847 -0.180525 0.0 NaN NaN NaN 3.0 0.185942 1.0 -0.040919 NaN ... 1.0 NaN 1.0 1.0 1.0 1.0 1.0 1.0 1.0 NaN
301 -0.283752 1.0 1.0 1.0 1.0 4.0 -0.129433 0.0 -0.194738 NaN ... NaN NaN NaN NaN 1.0 1.0 1.0 1.0 1.0 NaN
693 0.645295 1.0 NaN NaN NaN 4.0 -0.392246 1.0 0.520070 NaN ... 1.0 NaN 2.0 1.0 1.0 1.0 1.0 1.0 1.0 NaN
115 1.058204 1.0 1.0 1.0 1.0 4.0 NaN 0.0 0.954384 0.0 ... 1.0 1.0 2.0 1.0 1.0 1.0 1.0 1.0 1.0 -0.811925
155 1.574341 1.0 1.0 1.0 1.0 4.0 NaN 1.0 NaN 0.0 ... 1.0 1.0 1.0 1.0 1.0 1.0 1.0 1.0 1.0 NaN
我已经标准化了连续变量。有许多分类特征,如 'painloc' 和 'painexer' 有缺失值,还有一些连续特征,如 'age' (我决定将其视为连续的)和 'chol' 也有缺失元素。
我尝试使用 IterativeImputer:
x_mice=x_train
mice_impute = IterativeImputer(sample_posterior=True)

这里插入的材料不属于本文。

==> config.mk <==
export PLATFORM = sky130hd
export DESIGN_NAME = mux8way_arbiter
export DESIGN_NICKNAME = d
export VERILOG_FILES = /design/src/rtl/mux8way_arbiter.sv
export SDC_FILE = /design/constraint.sdc
export NUM_CORES = 1
export LEC_CHECK = 0
export CAP_MARGIN = 20
export CORE_ASPECT_RATIO = 0.9
export CORE_UTILIZATION = 51
export CTS_CLUSTER_SIZE = 24
export DETAILED_ROUTE_END_ITERATION = 6
export PLACE_DENSITY = 0.79
export RECOVER_POWER = 100
export SYNTH_ARGS = -nofsm -noshare
export SYNTH_HDL_FRONTEND = slang
export SYNTH_SLANG_ARGS = --single-unit
==> constraint.sdc <==
create_clock -name clk -period 4.5 [get_ports clk]
set_input_delay 0.9 -clock clk [delete_from_list [all_inputs] [get_ports clk]]
set_output_delay 0.9 -clock clk [all_outputs]
set_load 0.01 [all_outputs]
==> src/rtl/mux8way_arbiter.sv <==
// mux8way_arbiter: round-robin owner of the Mux8way select; MUX8WAY_ARB_TIMEOUT_EN adds a HOLD_MAX rotation limit.
module mux8way_arbiter #(
  parameter int HOLD_MAX = 16
) (
  input  logic       clk,
  input  logic       reset,
  input  logic [7:0] req,
  output logic [2:0] select,
  output logic [7:0] grant,
  output logic       valid,
  output logic [7:0] holdCount
);
  typedef enum logic {IDLE, GRANT} state_t;
  state_t r_state, w_state_n;
  logic [2:0] r_select, r_pointer, w_select_n, w_pointer_n, w_start, w_win;
  logic       w_force, w_keep, w_any;
  if (HOLD_MAX < 2 || HOLD_MAX > 255) begin : g_bad_hold
    $error("HOLD_MAX out of range 2..255");
  end
  assign w_any  = |req;
  assign w_keep = (r_state == GRANT) && req[r_select] && !w_force;
`ifdef MUX8WAY_ARB_TIMEOUT_EN
  logic [7:0] r_hold;
  assign w_force = (r_state == GRANT) && req[r_select] && (r_hold == 8'(HOLD_MAX - 1));
  always_ff @(posedge clk)
    if (reset) r_hold <= 8'd0;
    else r_hold <= w_keep ? ((r_hold == 8'hFF) ? r_hold : r_hold + 8'd1) : 8'd0;
  assign holdCount = r_hold;
`else
  assign w_force   = 1'b0;
  assign holdCount = 8'd0;
`endif
  // A forced rotation searches past the current owner; otherwise resume from the pointer.
  always_comb begin
    w_start = w_force ? r_select + 3'd1 : r_pointer;
    w_win   = w_start;
    for (int k = 7; k >= 0; k--)
      if (req[w_start + 3'(k)]) w_win = w_start + 3'(k);
  end
  always_comb begin
    w_state_n   = r_state;
    w_select_n  = r_select;
    w_pointer_n = r_pointer;
    if (w_any && (r_state == IDLE || !w_keep)) begin
      w_state_n   = GRANT;
      w_select_n  = w_win;
      w_pointer_n = w_win + 3'd1;
    end else if (r_state == GRANT && !w_keep) begin
      w_state_n = IDLE;
    end
  end
  always_ff @(posedge clk)
    if (reset) begin
      r_state   <= IDLE;
      r_select  <= 3'd0;
      r_pointer <= 3'd0;
    end else begin
      r_state   <= w_state_n;
      r_select  <= w_select_n;
      r_pointer <= w_pointer_n;
    end
  assign select = r_select;
  assign valid  = (r_state == GRANT);
  assign grant  = valid ? (8'd1 << r_select) : 8'd0;
endmodule

==> impl_results.md <==
* CTS Buffer Depth at 2
* Net Switching at 505 µW
* Via/cell ratio at 6.62
* Die Ht at roughly 51 µm
* Vias in the first global route at 1,299
* Hold path cells at 2
* Outcome: complete, no violations
* Total clock sinks at 7
* Leak at a little over 0.6 nW
* Final WL at ~3300 µm
* Worst R2R Start: r_pointer[0]$_SDFFE_PP0P_
* Multi-input combinational cell area at between 0.001 and 0.0015 mm²
* Slew Limit Fails at 0
* DIE WIDTH at between 50 and 60 µm
* Relative slew slack at 60.3%
* First-pass DRT Iterations at 4
* Initial antenna violation count at 0
* Placed wire-length estimate at about 2600 µm
* Hold Path End: select[2]$_SDFFE_PP0P_
* I/O pin total at 30
* Main area contributors after synthesis: mux4_2 13%, dfxtp_1 10%, mux4_1 7.7%, nor2_1 4.7%, buf_4 4.4%
* GRT Overall Usage at 24.4%
* Post-CTS Setup Bufs at 0
* Clock power frac at 5.9%
* Layout Utilization at 62.4%
* Wire per inst at approximately 16 µm
* Number of gates resized after cts at 0
* Site Rows at 17
* Crit-path max FO at 8
* Root Driver: clkbuf_4
* Hold/Removal Path Class: reg -> reg
* Mapped Cells at 158
* EDFF count, synth at 0
* R2R Setup Slk at between 0.9 and 1 ns
* Total number of vias at 1,338
* Clock Latency Late Sink at 0.26 ns
* CORE AREA at 0.00249 mm²
* Cell taking the most area after synthesis: mux4_2
* Startpoint Class: input port
* Clk slew on worst S/H paths at 0.05 ns
* Largest net degree at the start of global routing at 16
* P per Cell Area at 635 mW/mm²
* Comb pwr share at between 80% and 90%
* ANT cells at 0
* Distinct cells, synth at 53
* Synth Register Bits at 7
* Required time worst endpoint at 4.68 ns
* Internal power at slightly below 500 µW
* R2R cell count at 12
* Least-Margin Pin Slew at 0.595 ns
* DRT iter0 DRCs at 24
* # hold bufs at CTS at 0
* H-tree Lvls at 1
* Fmax at 260 MHz
* CTS tree: done
* CP Cell Sequence: dlygate4sd3_1, mux4_1, mux2i_1, nor2b_1, o2111ai_1, a32oi_1, nor2_1, ha_1, or3_1, o211ai_1
* Sw frac at 51.3%
* Asr flop ratio synth at 0%
* Worst Clk Skew at 0.00188 ns
* Setup TNS at 0 ns
* Nets at 188
* Fin crit period at 3.85 ns
* I/O Buffers at 21
* Layout cells sized above 1 at 13.2%
* Syn. warnings at 0
* Share of the synthesized area in the top cell type at 13.2%
* TritonCTS buffer count at 3
* Worst reg2reg endpoint: r_pointer[2]$_SDFFE_PP0P_
* Worst EP arrival at 4.03 ns
* Worst VDD drop at approximately 0.36 mV
* Detail Route Antenna Nets at 0
* CP Buf/Inv Count at 1
* Hold Startpoint: select[2]$_SDFFE_PP0P_
* # DRC at 0
* Dominant synthesized flop cell: dfxtp_1
* Crit-path leading delay family: multiplexers
* CP Capture Type: flip-flop
* Max-cap violations at 0
* Final setup violation count at 0
* Slowest library cell on the worst path: mux4_1
* Synth Area per Inst at 8.62 µm²
* Register area share after synthesis at a little over 10%
* RSZ-0062 raised after global routing: false
* Routability cong. at approximately 0.92
* Netlist Area Pre-Place at 0.00136 mm²
* First-pass GRT wire length at 5620 µm
* Initial core utilization at between 50% and 60%
* Die Footprint at 0.00288 mm²
* Register Area at 140 µm²
* Fillers at 218
* Crit path largest cell delay at around 0.67 ns
* Final Hold Vio Count at 0
* Sequential share of power at ~11%
* Period utilisation layout at 85.6%
* Layout area overhead at 14.1%
* Setup CP Type: in -> reg
* GR Overflow Total at 0
sequential cells by signal, indices dropped and copies added (netlist names):
register and cells:
r_pointer 3, valid 1, select 3
synth_stat cells, types with 5 or more instances:
cell type,count
mux4_2,8
a21oi_1,7
mux2_2,5
buf_4,8
nor2_1,17
nand3_1,9
nand2_1,9
inv_1,6
nand2b_1,5
dfxtp_1,7
power by group through the flow:
stage	Sequential (mW)	Combinational, mW	Clock, mW
3_3_place_gp	0.113	0.797	0
6_report	0.112	0.815	0.0583
2_1_floorplan	0.0982	0.667	0
4_1_cts	0.114	0.827	0.0591
5_1_grt	0.117	0.890	0.0656
3_5_place_dp	0.114	0.823	0
placed cells by master (no fill, tap or decap), types with 4 or more instances in the layout:
cell,count
clkdlybuf4s50_1,8
a21oi_1,7
nand2b_1,5
mux4_1,4
a31oi_1,4
inv_1,6
mux2_2,5
nand3_1,9
conb_1,8
nor2_1,17
nand2_1,9
dlygate4sd3_1,13
mux2i_1,5
mux4_2,8
dfxtp_1,7
a211oi_1,4
how the worst max path moves through the flow:
stage	cells past startpoint	to	from
floorplan	14	r_pointer[2]$_SDFFE_PP0P_	r_pointer[1]$_SDFFE_PP0P_
global placement	10	r_pointer[2]$_SDFFE_PP0P_	req[6]
detailed placement	10	r_pointer[2]$_SDFFE_PP0P_	req[6]
CTS	10	r_pointer[2]$_SDFFE_PP0P_	req[6]
global route	10	r_pointer[2]$_SDFFE_PP0P_	req[5]
finish	10	r_pointer[2]$_SDFFE_PP0P_	req[5]
logic make-up after synthesis:
group	after synthesis	share of synthesized area (%)
xor+xnor	3	1.93
mux	24	31.8
flops	7	10.3
fa+ha+maj	3	2.76
other cells	1	0.275
compound gates	38	21.3
buf+inv	25	10.0
simple gates	57	21.6
through the flow:
step                      instances  total power [mW]  hold slack (ns)  instance area (µm²)  worst slack, ns
after global placement          198             0.910            0.545                 1540            0.655
after floorplan                 165             0.766            0.554                 1390             1.14
after global routing            202              1.07            0.630                 1550            0.524
final                           202             0.986            0.570                 1550            0.647
after detailed placement        198             0.937            0.570                 1540            0.574
after CTS                       202              1.00            0.587                 1560            0.847
worst min-delay path, cell delays in order, from the launching register on:
cell and delay, ns:
dfxtp_1 0.35, nor2_1 0.12, a211oi_1 0.05
layout make-up:
type | instances | area share [%]
clock buffer | 4 | 1.69
multi-input combinational | 133 | 70.8
sequential | 7 | 9.02
tap | 28 | 2.26
timing repair buffer | 23 | 14.5
inverter | 7 | 1.69
per-layer routing:
| layer | track usage, % | part of all wire, % | vias up |
|---|---|---|---|
| met5 | 0 | 0 | - |
| met4 | 8.54 | 1.2 | 0 |
| met3 | 4.05 | 6.8 | 8 |
| met2 | 41.4 | 50 | 62 |
| met1 | 31.6 | 42 | 639 |
| li1 | - | - | 629 |
Note: power is estimated with default switching activity, not from simulation.
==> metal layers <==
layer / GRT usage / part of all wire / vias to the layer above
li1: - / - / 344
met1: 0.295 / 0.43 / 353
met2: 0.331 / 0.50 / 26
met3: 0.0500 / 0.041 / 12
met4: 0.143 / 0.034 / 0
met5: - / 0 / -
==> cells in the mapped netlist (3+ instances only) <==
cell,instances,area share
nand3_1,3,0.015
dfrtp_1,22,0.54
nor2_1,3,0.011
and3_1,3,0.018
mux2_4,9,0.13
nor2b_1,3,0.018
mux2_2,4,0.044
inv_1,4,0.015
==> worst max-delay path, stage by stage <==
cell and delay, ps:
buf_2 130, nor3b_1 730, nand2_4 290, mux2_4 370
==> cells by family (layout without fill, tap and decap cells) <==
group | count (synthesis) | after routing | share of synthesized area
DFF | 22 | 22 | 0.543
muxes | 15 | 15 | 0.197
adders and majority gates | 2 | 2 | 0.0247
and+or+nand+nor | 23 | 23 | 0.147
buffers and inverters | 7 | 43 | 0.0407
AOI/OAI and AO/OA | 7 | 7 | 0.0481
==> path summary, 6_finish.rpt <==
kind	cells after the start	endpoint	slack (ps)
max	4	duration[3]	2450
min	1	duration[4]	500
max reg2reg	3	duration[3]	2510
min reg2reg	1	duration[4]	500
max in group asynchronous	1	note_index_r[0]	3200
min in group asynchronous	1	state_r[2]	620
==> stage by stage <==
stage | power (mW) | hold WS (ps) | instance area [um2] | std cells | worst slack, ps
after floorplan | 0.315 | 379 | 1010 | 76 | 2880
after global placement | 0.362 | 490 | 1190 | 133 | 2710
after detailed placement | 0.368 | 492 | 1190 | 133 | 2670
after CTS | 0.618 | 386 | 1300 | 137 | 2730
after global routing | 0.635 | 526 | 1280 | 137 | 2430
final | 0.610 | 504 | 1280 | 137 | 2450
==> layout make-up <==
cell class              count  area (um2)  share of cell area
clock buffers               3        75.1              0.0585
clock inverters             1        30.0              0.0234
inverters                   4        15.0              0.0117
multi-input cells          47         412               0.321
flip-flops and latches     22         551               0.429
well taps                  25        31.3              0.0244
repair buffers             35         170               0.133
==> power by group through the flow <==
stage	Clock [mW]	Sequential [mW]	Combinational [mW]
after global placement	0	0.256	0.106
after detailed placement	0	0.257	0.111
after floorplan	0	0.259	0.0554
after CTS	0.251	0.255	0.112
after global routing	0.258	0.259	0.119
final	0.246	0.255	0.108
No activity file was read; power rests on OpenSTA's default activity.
**src/rtl/uart_rx_fifo.sv**
```systemverilog
// Byte FIFO behind the UART receiver: FWFT valid/ready output,
// fill level, and sticky overflow / frame-error flags.
module uart_rx_fifo #(
    parameter int DATA_W = 8,
    parameter int DEPTH  = 16,
    parameter int ADDR_W = 4
) (
    input  logic              clk,
    input  logic              rst_n,
    input  logic [DATA_W-1:0] rx_data,
    input  logic              rx_done,
    input  logic              rx_err,
    output logic [DATA_W-1:0] m_data,
    output logic              m_valid,
    input  logic              m_ready,
    output logic [ADDR_W:0]   count,
    output logic              full,
    output logic              overflow,
    output logic              frame_err,
    input  logic              clr_flags
);

    logic [DATA_W-1:0] mem_q [DEPTH];
    logic [ADDR_W-1:0] wr_ptr_q, wr_ptr_d;
    logic [ADDR_W-1:0] rd_ptr_q, rd_ptr_d;
    logic [ADDR_W:0]   count_q, count_d;
    logic              ovf_q, ovf_d;
    logic              ferr_q, ferr_d;

    logic good, push, pop, drop;

    assign m_valid = (count_q != '0);
    assign full    = (count_q == (ADDR_W+1)'(DEPTH));
    assign count   = count_q;
    assign overflow  = ovf_q;
    assign frame_err = ferr_q;

    // Gated so the not-reset storage never leaks X onto m_data when empty.
    assign m_data = m_valid ? mem_q[rd_ptr_q] : '0;

    assign good = rx_done & ~rx_err;
    assign pop  = m_valid & m_ready;
    assign push = good & (~full | pop);
    assign drop = good & full & ~pop;

    always_comb begin
        wr_ptr_d = wr_ptr_q;
        rd_ptr_d = rd_ptr_q;
        count_d  = count_q;
        if (push) wr_ptr_d = wr_ptr_q + 1'b1;
        if (pop)  rd_ptr_d = rd_ptr_q + 1'b1;
        unique case ({push, pop})
            2'b10:   count_d = count_q + 1'b1;
            2'b01:   count_d = count_q - 1'b1;
            default: count_d = count_q;
        endcase
        ovf_d  = (ovf_q & ~clr_flags) | drop;
        ferr_d = (ferr_q & ~clr_flags) | (rx_done & rx_err);
    end

    always_ff @(posedge clk) begin
        if (push) mem_q[wr_ptr_q] <= rx_data;
    end

    always_ff @(posedge clk or negedge rst_n) begin
        if (!rst_n) begin
            wr_ptr_q <= '0;
            rd_ptr_q <= '0;
            count_q  <= '0;
            ovf_q    <= 1'b0;
            ferr_q   <= 1'b0;
        end else begin
            wr_ptr_q <= wr_ptr_d;
            rd_ptr_q <= rd_ptr_d;
            count_q  <= count_d;
            ovf_q    <= ovf_d;
            ferr_q   <= ferr_d;
        end
    end

endmodule
```
### src/rtl/bus_wait_timer.sv
// Wait-state counter shared by the read and write wait phases of the DMA.
// lat_ok rises once the slave's minimum latency has elapsed; expired rises
// on the last permitted wait cycle. The count saturates there.
module bus_wait_timer #(
    parameter int MIN_LAT = 2,
    parameter int TIMEOUT = 64
) (
    input  logic clk,
    input  logic reset,
    input  logic clear,
    output logic lat_ok,
    output logic expired
);

    localparam int CNT_W = $clog2(TIMEOUT + 1);

    logic [CNT_W-1:0] count;

    // Count wait cycles; cleared whenever the owner is not waiting.
    always_ff @(posedge clk) begin
        if (reset || clear) begin
            count <= '0;
        end else if (!expired) begin
            count <= count + CNT_W'(1);
        end
    end

    assign lat_ok  = (count >= CNT_W'(MIN_LAT - 1));
    assign expired = (count >= CNT_W'(TIMEOUT - 1));

endmodule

x_mice=pd.DataFrame(mice_impute.fit_transform(x_mice))
x_mice.columns=labels
x_mice
age sex painloc painexer relrest cp trestbps htn chol smoke ... om1 om2 rcaprox rcadist lvx1 lvx2 lvx3 lvx4 lvf cathef
0 1.049449 1.0 1.000000 1.000000 1.000000 4.0 0.444874 0.000000 0.540723 0.000000 ... 1.000000 1.000000 2.000000 1.000000 1.000000 1.000000 1.000000 1.000000 1.000000 -0.891887
1 0.505617 1.0 1.000000 1.000000 0.000000 2.0 -0.266785 0.000000 -1.752150 0.000000 ... 1.000000 1.000000 2.000000 1.000000 1.000000 1.000000 1.000000 1.000000 1.000000 -0.888760
2 0.831916 1.0 1.000000 0.000000 0.000000 4.0 -1.080109 0.764037 -1.752150 1.450166 ... 1.000000 1.000000 1.000000 1.000000 1.025761 0.879404 -0.400332 3.193691 3.267492 1.118696
3 -0.582047 1.0 1.000000 0.000000 0.000000 2.0 -1.588436 0.000000 -0.249794 0.000000 ... 1.383778 1.048614 -0.147575 1.942328 1.000000 1.000000 1.000000 1.000000 1.000000 0.802084
4 -1.452178 1.0 1.000000 0.000000 0.000000 3.0 0.444874 1.000000 5.232542 1.000000 ... 1.235595 1.249215 2.269437 1.155985 1.000000 1.000000 1.000000 1.000000 1.000000 -1.935223
... ... ... ... ... ... ... ... ... ... ... ... ... ... ... ... ... ... ... ... ... ...
624 0.179318 1.0 1.000000 1.000000 1.000000 4.0 -0.571781 0.000000 0.628910 -0.060307 ... 0.928614 0.830982 1.080936 1.185430 1.000000 1.000000 1.000000 1.000000 1.000000 -1.032691
625 1.702047 1.0 1.000000 0.000000 1.000000 3.0 0.444874 0.000000 -1.752150 0.000000 ... 1.000000 1.000000 2.000000 1.000000 1.000000 1.000000 1.000000 1.000000 2.000000 -0.895014
626 -0.364514 1.0 0.694690 1.738101 0.396025 4.0 0.953201 1.000000 0.390804 1.287500 ... 1.000000 0.739708 2.000000 1.000000 1.000000 1.000000 1.000000 1.000000 2.000000 -0.523902
627 0.723149 1.0 0.762459 0.038032 0.315826 4.0 0.444874 1.000000 0.831741 0.750375 ... 1.000000 0.912221 2.000000 1.000000 1.000000 1.000000 1.000000 1.000000 2.000000 0.730936
628 0.940682 1.0 1.000000 1.000000 1.000000 4.0 -0.000217 0.000000 -0.252964 0.000000 ... 1.000000 1.000000 2.000000 1.000000 1.000000 1.000000 1.000000 1.000000 1.000000 -0.888134
它适用于连续特征,但不适用于分类,因为它可以填写十进制数字,这显然是不对的。